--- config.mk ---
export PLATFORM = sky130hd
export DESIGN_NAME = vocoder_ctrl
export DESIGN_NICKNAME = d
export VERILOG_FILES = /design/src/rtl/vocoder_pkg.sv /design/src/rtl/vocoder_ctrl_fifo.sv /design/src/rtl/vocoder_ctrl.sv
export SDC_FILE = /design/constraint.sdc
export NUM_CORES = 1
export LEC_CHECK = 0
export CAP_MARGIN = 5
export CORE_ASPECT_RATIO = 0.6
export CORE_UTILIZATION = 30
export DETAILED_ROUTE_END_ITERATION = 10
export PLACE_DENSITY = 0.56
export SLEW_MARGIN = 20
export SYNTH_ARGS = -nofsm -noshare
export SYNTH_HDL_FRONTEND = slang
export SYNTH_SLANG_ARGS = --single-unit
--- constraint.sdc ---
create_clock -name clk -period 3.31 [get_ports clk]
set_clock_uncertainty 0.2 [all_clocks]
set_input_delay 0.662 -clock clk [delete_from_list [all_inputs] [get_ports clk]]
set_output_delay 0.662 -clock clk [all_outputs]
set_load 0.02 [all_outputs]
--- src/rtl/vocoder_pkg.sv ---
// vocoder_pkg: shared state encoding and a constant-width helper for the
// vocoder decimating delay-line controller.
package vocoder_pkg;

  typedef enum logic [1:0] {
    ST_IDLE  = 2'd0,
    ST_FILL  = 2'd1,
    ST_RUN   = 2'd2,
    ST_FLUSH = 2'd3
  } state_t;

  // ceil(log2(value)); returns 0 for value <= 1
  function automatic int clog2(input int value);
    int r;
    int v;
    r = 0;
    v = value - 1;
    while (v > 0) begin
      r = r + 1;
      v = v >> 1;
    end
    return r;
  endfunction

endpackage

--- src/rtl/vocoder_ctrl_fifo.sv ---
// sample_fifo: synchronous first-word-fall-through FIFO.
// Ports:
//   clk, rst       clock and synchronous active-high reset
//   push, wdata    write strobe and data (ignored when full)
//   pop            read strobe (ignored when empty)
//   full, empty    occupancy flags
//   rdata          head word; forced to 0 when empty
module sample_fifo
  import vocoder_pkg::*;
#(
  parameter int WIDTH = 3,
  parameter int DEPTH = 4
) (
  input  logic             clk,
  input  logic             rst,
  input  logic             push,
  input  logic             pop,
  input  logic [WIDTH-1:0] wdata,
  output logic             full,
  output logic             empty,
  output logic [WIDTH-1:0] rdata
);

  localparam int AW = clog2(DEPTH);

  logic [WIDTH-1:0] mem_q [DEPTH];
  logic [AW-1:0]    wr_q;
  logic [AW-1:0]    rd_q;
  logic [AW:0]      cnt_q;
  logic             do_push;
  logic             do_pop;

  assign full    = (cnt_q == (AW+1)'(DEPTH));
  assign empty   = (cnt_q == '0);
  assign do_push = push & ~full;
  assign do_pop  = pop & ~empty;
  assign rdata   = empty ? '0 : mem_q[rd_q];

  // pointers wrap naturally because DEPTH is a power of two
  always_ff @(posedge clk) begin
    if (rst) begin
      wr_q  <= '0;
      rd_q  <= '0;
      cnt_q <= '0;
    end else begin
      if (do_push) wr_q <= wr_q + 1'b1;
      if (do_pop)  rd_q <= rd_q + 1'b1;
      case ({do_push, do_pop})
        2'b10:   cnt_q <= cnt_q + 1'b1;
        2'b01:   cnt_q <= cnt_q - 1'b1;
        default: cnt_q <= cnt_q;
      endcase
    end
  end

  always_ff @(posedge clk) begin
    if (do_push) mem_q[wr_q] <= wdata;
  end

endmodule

************

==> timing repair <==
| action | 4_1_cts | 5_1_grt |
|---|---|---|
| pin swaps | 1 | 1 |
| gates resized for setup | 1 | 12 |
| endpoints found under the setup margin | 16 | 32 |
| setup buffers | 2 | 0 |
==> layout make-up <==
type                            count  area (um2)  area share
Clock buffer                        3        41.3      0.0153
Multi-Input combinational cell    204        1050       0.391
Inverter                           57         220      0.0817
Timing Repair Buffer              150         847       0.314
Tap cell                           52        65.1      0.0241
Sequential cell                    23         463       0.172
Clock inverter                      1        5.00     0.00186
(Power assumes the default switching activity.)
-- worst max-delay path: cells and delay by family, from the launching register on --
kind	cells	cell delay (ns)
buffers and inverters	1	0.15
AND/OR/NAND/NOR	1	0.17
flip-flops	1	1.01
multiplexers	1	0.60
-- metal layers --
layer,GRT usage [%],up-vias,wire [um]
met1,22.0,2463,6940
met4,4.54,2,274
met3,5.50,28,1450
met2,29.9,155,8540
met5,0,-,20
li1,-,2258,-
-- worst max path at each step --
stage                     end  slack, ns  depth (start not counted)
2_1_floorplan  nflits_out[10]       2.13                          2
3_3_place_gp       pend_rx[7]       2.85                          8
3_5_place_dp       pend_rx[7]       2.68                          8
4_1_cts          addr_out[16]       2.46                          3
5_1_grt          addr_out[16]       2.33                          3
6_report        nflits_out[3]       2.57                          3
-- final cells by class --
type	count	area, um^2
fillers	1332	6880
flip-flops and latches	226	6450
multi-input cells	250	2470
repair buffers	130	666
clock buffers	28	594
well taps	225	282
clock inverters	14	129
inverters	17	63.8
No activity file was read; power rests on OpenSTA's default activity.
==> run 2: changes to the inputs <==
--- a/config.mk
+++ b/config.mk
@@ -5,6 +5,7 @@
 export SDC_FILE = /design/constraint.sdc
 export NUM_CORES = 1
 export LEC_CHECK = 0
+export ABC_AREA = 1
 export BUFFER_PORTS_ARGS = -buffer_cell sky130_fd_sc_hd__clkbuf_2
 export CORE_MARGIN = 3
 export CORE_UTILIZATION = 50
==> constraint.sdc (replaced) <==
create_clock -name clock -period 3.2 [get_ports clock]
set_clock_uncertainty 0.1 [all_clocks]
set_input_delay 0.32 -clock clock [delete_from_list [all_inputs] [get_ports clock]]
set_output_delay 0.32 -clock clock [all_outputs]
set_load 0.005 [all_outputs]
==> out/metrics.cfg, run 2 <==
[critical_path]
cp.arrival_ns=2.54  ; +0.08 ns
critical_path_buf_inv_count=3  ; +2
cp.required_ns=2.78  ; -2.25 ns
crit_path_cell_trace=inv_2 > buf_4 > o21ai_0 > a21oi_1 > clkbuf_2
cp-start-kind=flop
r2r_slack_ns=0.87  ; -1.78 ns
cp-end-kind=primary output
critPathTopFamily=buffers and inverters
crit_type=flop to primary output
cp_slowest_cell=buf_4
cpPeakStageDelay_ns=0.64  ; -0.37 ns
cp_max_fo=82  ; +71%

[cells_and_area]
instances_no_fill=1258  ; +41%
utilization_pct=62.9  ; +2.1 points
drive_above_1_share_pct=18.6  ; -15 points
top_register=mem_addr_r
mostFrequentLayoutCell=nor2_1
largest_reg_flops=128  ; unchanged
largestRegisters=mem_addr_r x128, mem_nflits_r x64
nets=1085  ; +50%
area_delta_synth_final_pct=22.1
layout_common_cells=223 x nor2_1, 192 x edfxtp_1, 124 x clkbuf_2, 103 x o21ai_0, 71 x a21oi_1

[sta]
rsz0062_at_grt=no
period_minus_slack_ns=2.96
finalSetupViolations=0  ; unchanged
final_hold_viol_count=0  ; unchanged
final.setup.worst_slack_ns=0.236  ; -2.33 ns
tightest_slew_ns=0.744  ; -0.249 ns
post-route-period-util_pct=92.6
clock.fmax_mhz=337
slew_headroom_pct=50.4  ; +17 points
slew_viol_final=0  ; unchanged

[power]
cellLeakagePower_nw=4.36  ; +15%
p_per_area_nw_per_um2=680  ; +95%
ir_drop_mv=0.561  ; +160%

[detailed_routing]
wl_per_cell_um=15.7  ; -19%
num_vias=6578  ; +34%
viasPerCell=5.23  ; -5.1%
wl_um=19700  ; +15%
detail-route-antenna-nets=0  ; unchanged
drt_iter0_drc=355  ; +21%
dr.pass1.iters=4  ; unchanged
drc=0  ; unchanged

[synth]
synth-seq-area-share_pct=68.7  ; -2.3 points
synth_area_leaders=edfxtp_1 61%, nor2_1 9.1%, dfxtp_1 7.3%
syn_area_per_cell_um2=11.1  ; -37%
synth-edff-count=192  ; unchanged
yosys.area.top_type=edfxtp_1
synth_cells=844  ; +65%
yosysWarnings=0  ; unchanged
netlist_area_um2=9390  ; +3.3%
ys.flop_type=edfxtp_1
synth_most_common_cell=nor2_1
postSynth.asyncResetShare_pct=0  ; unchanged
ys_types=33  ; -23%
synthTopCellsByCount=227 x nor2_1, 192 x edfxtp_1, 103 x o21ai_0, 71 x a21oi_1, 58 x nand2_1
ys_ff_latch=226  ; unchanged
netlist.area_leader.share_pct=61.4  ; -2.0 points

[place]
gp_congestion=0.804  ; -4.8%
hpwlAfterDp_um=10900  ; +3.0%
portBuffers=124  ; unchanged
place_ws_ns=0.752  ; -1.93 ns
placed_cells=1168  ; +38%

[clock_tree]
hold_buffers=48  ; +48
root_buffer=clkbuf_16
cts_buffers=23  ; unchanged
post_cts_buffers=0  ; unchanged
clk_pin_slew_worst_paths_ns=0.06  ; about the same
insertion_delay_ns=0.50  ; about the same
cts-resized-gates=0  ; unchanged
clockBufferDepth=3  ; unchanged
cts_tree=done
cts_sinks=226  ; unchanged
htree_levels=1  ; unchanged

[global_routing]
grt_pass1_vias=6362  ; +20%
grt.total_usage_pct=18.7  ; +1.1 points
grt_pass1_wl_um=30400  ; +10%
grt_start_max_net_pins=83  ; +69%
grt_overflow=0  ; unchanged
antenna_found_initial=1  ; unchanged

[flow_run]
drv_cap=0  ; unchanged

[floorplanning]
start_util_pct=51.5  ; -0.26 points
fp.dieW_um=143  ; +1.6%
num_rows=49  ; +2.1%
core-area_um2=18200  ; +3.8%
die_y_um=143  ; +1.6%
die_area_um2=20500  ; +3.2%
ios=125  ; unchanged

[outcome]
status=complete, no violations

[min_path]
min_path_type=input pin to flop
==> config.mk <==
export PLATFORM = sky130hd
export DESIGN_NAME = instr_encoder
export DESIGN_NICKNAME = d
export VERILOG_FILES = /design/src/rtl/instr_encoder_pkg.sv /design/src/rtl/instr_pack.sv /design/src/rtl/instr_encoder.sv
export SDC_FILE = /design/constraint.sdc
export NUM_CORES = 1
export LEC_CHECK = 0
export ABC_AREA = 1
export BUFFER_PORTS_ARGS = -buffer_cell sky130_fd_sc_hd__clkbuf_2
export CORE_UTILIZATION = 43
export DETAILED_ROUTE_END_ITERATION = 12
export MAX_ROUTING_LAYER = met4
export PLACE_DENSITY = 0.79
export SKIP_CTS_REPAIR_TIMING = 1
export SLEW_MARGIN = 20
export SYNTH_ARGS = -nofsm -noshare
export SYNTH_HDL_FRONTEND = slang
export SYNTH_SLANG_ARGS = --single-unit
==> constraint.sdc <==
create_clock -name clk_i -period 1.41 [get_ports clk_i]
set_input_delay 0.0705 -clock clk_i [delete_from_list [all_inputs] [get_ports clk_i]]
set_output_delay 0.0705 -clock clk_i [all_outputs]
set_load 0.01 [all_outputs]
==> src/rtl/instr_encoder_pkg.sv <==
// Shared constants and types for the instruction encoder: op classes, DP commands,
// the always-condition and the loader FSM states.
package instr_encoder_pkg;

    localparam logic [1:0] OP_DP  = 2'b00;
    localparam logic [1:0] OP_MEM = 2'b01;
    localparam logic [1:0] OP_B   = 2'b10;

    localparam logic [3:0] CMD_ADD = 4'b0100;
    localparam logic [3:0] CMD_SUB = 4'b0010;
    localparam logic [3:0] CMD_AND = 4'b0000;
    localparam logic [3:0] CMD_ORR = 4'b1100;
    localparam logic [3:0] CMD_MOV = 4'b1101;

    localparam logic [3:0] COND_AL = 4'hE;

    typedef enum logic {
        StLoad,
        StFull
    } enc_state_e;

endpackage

************

*TASK TO CARRY OUT*. Scanning the data above, copy out every line where "nets" is found.

*EXPECTED ANSWER*.
nets=1085  ; +50%
detail-route-antenna-nets=0  ; unchanged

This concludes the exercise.